Soon we’re going to read and hear a lot about one of Trump’s promises: extending the 2017 Trump tax cuts, the income tax cuts that mostly benefited the already wealthy and corporations. (While every Republican mouthpiece repeated “money in your pocket” as a distraction for the gullible.) This was the windfall that corporations were supposed to use to build factories, the benefits from which would “trickle down” to everyone else—but which, instead, were largely used to fund stock buybacks, driving up stock value that further enriched the already wealthy.
Entwined in the same news about extending the “cuts” will be talk about the need to raise the “debt ceiling” lest the government default on its debt obligations and have its credit rating downgraded.
The National Debt is a big, scary number now at somewhere around 36 trillion dollars. It is a number that Republicans point to at every opportunity—EXCEPT when their actions increase the debt. There is even a frequently pictured “National Debt Clock” in New York City that purports to display the continually increasing number representing the debt as if it were an official, government-calculated tally. In fact, as you can read about at this link, the National Debt Clock is a bit of economic propaganda erected by New York real estate investor and developer Seymour Durst to emphasize his particular belief in the dire consequences of the national debt. (Incidentally, Seymour is the father of the infamous convicted murderer Robert Durst.)
In fact, the material importance of the big, scary number is a subject for serious and heated debate among economists, a debate that is seeping into the national consciousness. “The Deficit Myth: Modern Monetary Theory and the Birth of the People's Economy” by Stephanie Kelton, published in 2021, was a New York Times Best Seller. Dr. Kelton, professor of Economics at Stony Brook University, served as an advisor to Bernie Sanders’ 2016 presidential campaign. She and others argue that the size of national debt is largely irrelevant as long as inflation and unemployment are kept in check.

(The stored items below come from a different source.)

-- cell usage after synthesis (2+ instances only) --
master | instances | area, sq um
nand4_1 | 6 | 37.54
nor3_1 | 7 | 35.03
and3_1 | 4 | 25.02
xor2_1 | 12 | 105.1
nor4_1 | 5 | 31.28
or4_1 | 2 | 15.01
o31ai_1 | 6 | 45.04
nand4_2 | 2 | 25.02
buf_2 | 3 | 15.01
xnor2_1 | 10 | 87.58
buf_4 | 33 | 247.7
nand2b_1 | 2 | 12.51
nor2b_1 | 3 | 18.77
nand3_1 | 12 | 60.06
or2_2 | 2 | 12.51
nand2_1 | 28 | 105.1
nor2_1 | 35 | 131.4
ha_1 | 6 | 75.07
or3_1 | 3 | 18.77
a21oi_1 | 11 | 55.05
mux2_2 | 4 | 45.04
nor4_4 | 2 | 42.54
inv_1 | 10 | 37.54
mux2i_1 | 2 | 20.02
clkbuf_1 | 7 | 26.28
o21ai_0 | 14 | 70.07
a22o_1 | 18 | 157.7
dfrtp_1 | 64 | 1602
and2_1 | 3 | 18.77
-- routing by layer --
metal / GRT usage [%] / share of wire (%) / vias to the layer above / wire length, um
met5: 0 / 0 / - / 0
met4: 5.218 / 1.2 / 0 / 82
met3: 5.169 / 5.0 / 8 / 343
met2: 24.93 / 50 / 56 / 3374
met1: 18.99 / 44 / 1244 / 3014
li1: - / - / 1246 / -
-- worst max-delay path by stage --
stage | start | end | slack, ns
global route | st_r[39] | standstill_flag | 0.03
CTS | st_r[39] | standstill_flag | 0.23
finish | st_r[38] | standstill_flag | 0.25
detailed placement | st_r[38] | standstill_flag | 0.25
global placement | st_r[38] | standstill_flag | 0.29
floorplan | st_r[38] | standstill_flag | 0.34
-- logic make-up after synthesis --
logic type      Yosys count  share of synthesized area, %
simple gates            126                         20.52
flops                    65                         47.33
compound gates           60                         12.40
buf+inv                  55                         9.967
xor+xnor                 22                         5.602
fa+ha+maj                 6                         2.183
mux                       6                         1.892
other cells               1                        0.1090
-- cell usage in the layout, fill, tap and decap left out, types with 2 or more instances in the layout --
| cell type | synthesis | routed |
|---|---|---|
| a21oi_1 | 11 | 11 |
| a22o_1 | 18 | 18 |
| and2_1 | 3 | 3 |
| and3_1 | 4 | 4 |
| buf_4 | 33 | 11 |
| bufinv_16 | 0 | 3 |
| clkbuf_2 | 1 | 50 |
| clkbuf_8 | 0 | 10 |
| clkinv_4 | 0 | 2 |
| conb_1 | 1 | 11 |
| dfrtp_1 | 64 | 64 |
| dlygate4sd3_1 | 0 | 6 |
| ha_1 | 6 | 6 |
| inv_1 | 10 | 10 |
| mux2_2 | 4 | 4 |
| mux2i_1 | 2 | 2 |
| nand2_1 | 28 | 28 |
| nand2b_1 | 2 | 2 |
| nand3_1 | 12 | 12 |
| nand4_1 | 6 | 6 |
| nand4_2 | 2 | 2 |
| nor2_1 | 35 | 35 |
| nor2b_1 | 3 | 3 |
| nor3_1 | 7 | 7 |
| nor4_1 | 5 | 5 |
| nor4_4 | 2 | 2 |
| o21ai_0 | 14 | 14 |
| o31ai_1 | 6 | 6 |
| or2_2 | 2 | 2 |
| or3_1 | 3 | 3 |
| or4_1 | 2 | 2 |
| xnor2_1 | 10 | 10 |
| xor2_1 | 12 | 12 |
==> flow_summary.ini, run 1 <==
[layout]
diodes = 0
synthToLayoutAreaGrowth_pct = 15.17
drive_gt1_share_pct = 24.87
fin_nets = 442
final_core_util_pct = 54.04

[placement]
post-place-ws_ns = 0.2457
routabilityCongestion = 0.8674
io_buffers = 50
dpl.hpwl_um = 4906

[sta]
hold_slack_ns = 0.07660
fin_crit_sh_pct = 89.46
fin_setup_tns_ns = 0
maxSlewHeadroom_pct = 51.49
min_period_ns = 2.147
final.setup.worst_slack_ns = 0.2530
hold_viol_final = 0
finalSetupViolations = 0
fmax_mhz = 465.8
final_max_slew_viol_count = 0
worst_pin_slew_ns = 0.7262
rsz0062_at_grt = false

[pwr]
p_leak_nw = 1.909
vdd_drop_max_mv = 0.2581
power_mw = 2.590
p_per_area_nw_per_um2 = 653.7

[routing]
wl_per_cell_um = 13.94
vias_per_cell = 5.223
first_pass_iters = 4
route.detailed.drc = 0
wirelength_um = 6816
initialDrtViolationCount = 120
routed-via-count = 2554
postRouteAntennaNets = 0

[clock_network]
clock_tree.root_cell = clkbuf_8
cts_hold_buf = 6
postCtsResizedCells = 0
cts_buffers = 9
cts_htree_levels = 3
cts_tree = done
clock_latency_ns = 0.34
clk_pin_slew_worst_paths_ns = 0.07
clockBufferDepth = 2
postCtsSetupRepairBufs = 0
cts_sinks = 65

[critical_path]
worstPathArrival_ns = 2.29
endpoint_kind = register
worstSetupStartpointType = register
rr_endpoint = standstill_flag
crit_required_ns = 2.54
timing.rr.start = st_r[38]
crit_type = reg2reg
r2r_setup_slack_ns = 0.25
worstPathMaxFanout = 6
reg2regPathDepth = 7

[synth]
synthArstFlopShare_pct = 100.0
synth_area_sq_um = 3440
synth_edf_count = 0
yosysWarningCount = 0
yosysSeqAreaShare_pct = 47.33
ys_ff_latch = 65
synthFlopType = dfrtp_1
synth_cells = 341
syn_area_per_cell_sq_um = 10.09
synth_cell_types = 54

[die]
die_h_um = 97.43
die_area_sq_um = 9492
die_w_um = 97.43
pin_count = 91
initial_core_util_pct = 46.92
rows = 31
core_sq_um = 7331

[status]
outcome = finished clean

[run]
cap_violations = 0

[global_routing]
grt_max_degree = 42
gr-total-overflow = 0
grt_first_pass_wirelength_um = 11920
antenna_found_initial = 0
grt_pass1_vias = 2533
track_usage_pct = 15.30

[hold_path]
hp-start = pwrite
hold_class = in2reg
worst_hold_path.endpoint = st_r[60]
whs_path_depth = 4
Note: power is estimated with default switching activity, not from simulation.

The big scary numbers representing the “national debt” and “the debt ceiling” have been systematically used by Republicans since the Reagan administration to bludgeon Democrats, as Thom Hartmann explains in “Here Comes the Republican Santa Scam Again.”
I highly recommend John Oliver’s segment on the National Debt for perspective. It is one of the most accurate—and entertaining—explanations of an economic concept I’ve ever heard. If you click the underlined link it will take you to the twenty-two minute YouTube video of his presentation.
Perspective on the “Debt Ceiling”
It seems like we just went through a threat of a “government shutdown” that would have resulted from an impasse over the details of a Continuing Resolution (CR) to fund the government before the deadline on the Friday before Christmas. Soon we will hear of another threat to keeping the federal government solvent: the need to “raise the debt ceiling”—yet another way to keep the spotlight on the national debt.
You may recall that president-elect Trump demanded that last December’s Continuing Resolution include raising or abolishing the debt ceiling—a demand that was not fulfilled. He and Vance effectively said the quiet part out loud:
"Increasing the debt ceiling is not great but we'd rather do it on Biden's watch," Trump and Vance said in their statement.
Of course they would “rather do it on Biden’s watch”. It’s much better, from the Republican point of view, to force a rise in the debt ceiling on a Democrat’s watch than it is to draw attention the fact that Trump’s promised additional tax cuts for the already wealthy will contribute to the national debt.
Remarkably, the United States is the only country on the globe with an absolute debt ceiling (rather than a percentage of GDP) that must be periodically raised to accommodate more debt. (Denmark, the only other country with an absolute debt ceiling, sets the ceiling so high that it is essentially irrelevant.)
In truth, having to “raise debt ceiling” is a stupid exercise that violates common sense, after all, if you knowledgeably appropriate the funds you’ve effectively approved a debt ceiling increase—but Republicans are unwilling to give up the debt ceiling exercise as a point of leverage and an opportunity to grandstand. The need to raise the debt ceiling dates back to the First World War. Raising the ceiling was consistently a routine exercise until the 1990s. In fact, noting the financial danger of default that would be a consequence of failing to raise the ceiling, in 1979 Dick Gephardt imposed the “Gephardt Rule”, “a parliamentary rule that deemed the debt ceiling was raised when a budget was passed.” Duh. Then, in 1995, the Republican-dominated House during the Clinton administration repealed the Gephardt Rule. The era of Republican brinksmanship over the debt ceiling, the game of chicken, commenced.
Every time you hear “National Debt” or “Debt Ceiling” take note who brings it up and what they’re advocating. Chances are it will be a call to cut things like Social Security in order NOT to raise the debt. Never mind that tax cuts for the wealthy and for corporations just as surely raises the Debt.